RECORD SET START
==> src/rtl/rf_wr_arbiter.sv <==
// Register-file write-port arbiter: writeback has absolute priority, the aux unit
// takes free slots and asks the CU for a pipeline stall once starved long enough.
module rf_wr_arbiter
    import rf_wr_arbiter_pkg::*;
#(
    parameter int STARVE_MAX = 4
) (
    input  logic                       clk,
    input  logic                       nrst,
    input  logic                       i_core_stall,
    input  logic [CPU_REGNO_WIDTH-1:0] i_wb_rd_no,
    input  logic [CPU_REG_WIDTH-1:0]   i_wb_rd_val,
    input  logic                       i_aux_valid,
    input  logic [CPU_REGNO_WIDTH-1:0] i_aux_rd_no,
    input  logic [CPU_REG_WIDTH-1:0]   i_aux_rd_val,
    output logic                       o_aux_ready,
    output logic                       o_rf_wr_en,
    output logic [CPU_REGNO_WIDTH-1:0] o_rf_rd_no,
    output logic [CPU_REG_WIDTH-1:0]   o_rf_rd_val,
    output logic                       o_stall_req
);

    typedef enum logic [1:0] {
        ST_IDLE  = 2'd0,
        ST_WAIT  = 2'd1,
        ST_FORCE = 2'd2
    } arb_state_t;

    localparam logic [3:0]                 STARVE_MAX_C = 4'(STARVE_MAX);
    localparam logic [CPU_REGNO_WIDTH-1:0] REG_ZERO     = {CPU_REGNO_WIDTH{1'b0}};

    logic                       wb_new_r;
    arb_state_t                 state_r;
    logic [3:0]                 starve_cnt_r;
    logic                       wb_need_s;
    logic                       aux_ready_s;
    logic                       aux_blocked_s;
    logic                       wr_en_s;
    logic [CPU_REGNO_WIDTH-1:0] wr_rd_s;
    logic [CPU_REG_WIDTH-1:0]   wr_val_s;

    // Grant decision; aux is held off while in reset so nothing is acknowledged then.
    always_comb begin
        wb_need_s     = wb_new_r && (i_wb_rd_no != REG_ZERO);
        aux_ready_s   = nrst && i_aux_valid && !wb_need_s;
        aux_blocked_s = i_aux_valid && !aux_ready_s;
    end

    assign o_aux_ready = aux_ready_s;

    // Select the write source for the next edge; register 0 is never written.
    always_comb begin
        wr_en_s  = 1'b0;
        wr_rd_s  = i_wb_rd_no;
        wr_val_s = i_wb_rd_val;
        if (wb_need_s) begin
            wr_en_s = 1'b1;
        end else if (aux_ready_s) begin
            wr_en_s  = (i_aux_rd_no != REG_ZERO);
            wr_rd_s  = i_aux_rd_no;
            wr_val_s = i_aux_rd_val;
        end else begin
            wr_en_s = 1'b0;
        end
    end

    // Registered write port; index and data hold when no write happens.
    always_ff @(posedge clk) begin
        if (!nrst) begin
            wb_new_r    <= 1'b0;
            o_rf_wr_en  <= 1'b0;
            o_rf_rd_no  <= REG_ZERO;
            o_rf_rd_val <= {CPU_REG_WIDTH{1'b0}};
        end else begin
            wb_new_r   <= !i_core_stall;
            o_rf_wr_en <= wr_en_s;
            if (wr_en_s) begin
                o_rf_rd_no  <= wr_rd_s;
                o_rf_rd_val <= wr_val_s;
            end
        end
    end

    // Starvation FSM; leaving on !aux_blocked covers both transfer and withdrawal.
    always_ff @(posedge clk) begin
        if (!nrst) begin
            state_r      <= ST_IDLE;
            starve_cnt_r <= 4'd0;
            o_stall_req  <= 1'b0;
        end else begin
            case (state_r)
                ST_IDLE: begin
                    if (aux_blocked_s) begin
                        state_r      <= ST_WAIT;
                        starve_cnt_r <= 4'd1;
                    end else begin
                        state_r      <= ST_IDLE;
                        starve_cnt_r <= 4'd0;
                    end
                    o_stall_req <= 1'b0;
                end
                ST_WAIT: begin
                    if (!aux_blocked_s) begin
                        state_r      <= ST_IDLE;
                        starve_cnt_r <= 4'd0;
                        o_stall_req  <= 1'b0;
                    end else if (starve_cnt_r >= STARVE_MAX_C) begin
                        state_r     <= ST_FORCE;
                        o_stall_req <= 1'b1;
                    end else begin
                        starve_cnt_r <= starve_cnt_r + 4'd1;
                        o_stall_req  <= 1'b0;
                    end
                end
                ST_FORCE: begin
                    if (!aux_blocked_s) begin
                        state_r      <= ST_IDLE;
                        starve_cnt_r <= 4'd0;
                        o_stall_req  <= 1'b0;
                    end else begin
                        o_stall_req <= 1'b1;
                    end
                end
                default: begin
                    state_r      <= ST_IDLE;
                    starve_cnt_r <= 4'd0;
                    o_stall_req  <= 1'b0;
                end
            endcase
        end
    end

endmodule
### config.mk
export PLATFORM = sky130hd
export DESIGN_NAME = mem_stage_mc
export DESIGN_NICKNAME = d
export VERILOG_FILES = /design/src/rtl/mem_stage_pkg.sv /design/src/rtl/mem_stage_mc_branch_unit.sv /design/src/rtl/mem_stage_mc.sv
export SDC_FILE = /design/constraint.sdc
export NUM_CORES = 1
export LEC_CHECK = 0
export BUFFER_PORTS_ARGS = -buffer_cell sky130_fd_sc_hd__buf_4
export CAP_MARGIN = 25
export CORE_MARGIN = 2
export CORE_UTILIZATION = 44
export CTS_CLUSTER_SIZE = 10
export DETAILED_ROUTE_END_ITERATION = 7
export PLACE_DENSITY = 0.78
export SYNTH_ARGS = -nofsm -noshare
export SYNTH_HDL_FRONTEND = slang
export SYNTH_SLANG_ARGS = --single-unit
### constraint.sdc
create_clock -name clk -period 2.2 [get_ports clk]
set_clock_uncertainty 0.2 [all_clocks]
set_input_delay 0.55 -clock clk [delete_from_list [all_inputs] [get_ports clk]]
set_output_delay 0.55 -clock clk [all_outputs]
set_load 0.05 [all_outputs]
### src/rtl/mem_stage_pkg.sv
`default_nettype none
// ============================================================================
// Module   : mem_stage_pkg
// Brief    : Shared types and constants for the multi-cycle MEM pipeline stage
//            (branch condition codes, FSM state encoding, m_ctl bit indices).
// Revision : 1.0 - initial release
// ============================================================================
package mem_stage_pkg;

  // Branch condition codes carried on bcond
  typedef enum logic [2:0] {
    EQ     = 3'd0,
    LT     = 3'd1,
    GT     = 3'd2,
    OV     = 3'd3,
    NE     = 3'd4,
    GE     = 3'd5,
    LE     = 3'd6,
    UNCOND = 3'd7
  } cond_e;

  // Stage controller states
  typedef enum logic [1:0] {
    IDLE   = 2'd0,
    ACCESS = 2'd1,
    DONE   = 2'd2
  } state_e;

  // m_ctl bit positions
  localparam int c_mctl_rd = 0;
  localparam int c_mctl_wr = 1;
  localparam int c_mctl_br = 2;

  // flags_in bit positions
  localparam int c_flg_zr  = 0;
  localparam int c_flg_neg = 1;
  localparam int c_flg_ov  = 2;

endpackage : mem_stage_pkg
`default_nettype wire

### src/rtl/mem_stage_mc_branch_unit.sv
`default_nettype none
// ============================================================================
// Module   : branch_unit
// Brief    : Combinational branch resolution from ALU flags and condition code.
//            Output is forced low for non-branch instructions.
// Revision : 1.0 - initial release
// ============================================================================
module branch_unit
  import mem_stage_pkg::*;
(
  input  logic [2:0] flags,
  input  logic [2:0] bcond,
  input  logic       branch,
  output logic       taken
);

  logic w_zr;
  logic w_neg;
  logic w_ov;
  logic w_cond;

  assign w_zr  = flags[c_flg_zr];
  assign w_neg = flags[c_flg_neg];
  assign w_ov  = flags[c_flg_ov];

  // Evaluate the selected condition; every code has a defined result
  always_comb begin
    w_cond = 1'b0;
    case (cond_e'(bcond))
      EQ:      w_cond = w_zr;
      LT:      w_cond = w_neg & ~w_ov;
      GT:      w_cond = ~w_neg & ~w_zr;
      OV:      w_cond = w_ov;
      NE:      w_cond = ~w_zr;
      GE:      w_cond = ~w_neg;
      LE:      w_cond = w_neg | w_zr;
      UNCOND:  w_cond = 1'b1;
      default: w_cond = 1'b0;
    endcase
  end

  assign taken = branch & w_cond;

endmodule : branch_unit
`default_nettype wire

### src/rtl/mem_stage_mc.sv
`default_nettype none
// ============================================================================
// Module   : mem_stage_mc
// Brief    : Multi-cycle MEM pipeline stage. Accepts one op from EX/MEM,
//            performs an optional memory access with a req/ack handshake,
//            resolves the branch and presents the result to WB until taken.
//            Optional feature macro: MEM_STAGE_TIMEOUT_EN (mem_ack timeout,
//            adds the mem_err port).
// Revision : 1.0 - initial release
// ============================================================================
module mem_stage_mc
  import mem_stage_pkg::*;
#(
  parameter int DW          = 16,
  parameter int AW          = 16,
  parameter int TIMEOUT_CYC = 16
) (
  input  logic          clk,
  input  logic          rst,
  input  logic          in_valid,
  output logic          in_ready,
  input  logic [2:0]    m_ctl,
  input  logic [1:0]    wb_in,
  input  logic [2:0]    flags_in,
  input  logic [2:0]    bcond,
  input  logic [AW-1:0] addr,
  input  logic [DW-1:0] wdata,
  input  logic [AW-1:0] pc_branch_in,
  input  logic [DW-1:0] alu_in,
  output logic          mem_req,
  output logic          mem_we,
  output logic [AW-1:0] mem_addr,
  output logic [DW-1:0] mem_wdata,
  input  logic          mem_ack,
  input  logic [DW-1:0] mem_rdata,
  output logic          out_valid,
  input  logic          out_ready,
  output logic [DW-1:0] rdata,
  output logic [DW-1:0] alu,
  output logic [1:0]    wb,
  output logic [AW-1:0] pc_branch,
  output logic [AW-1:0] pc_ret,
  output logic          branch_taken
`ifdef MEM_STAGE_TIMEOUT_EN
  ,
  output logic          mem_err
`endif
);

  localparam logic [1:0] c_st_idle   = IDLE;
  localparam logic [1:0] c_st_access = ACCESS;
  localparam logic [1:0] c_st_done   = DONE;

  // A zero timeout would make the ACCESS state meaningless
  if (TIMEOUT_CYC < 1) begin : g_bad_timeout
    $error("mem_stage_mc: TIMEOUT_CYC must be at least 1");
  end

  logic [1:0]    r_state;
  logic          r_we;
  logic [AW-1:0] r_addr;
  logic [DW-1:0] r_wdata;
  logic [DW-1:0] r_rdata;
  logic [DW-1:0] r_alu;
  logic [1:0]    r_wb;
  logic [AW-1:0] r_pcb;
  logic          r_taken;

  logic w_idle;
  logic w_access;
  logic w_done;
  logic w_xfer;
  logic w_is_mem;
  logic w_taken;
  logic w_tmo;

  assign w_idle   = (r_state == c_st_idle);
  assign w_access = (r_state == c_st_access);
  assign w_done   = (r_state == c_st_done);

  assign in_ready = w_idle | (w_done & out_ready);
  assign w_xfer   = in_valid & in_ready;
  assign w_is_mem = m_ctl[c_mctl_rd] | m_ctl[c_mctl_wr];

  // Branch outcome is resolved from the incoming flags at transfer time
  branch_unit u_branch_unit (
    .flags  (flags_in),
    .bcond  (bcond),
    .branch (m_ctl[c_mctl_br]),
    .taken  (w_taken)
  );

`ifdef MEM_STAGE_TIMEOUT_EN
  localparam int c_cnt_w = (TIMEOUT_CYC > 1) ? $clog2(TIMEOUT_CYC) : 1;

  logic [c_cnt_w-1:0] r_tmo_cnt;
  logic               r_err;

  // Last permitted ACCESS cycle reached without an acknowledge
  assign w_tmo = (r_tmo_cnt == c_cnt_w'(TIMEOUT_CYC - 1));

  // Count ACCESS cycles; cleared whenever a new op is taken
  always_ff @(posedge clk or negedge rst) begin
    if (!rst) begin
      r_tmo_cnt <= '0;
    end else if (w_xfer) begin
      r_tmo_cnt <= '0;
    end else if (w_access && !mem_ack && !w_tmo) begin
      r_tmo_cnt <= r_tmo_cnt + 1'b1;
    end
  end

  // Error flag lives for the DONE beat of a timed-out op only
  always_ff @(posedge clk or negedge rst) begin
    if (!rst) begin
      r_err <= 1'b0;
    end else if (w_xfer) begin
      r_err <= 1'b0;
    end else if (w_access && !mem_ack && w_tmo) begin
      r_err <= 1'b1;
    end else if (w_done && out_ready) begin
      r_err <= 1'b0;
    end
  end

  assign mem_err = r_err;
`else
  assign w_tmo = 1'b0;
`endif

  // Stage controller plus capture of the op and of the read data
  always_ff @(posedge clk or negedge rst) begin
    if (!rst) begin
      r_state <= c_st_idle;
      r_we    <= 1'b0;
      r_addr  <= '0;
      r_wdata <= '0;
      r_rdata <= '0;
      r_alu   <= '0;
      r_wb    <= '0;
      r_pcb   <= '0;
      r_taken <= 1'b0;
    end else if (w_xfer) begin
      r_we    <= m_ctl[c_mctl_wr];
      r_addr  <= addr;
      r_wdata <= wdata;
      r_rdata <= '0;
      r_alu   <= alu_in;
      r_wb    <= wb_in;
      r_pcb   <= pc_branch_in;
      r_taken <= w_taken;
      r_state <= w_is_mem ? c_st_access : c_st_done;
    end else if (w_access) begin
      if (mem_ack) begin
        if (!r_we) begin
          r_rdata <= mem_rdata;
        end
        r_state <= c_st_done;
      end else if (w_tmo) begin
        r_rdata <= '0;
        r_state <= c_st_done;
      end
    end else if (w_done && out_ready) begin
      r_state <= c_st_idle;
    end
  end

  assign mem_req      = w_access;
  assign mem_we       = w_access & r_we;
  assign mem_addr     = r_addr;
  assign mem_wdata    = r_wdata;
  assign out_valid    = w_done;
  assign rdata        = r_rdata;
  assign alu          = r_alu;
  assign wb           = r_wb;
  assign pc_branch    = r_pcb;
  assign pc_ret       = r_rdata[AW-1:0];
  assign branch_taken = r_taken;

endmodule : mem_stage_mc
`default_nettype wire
RECORD SET END
(ASSIGNMENT): All that is wanted is the line with "assign w_tmo = 1'b0;" and every later line in the entries, reproduced exactly.

(YOUR RESPONSE):
  assign w_tmo = 1'b0;
`endif

  // Stage controller plus capture of the op and of the read data
  always_ff @(posedge clk or negedge rst) begin
    if (!rst) begin
      r_state <= c_st_idle;
      r_we    <= 1'b0;
      r_addr  <= '0;
      r_wdata <= '0;
      r_rdata <= '0;
      r_alu   <= '0;
      r_wb    <= '0;
      r_pcb   <= '0;
      r_taken <= 1'b0;
    end else if (w_xfer) begin
      r_we    <= m_ctl[c_mctl_wr];
      r_addr  <= addr;
      r_wdata <= wdata;
      r_rdata <= '0;
      r_alu   <= alu_in;
      r_wb    <= wb_in;
      r_pcb   <= pc_branch_in;
      r_taken <= w_taken;
      r_state <= w_is_mem ? c_st_access : c_st_done;
    end else if (w_access) begin
      if (mem_ack) begin
        if (!r_we) begin
          r_rdata <= mem_rdata;
        end
        r_state <= c_st_done;
      end else if (w_tmo) begin
        r_rdata <= '0;
        r_state <= c_st_done;
      end
    end else if (w_done && out_ready) begin
      r_state <= c_st_idle;
    end
  end

  assign mem_req      = w_access;
  assign mem_we       = w_access & r_we;
  assign mem_addr     = r_addr;
  assign mem_wdata    = r_wdata;
  assign out_valid    = w_done;
  assign rdata        = r_rdata;
  assign alu          = r_alu;
  assign wb           = r_wb;
  assign pc_branch    = r_pcb;
  assign pc_ret       = r_rdata[AW-1:0];
  assign branch_taken = r_taken;

endmodule : mem_stage_mc
`default_nettype wire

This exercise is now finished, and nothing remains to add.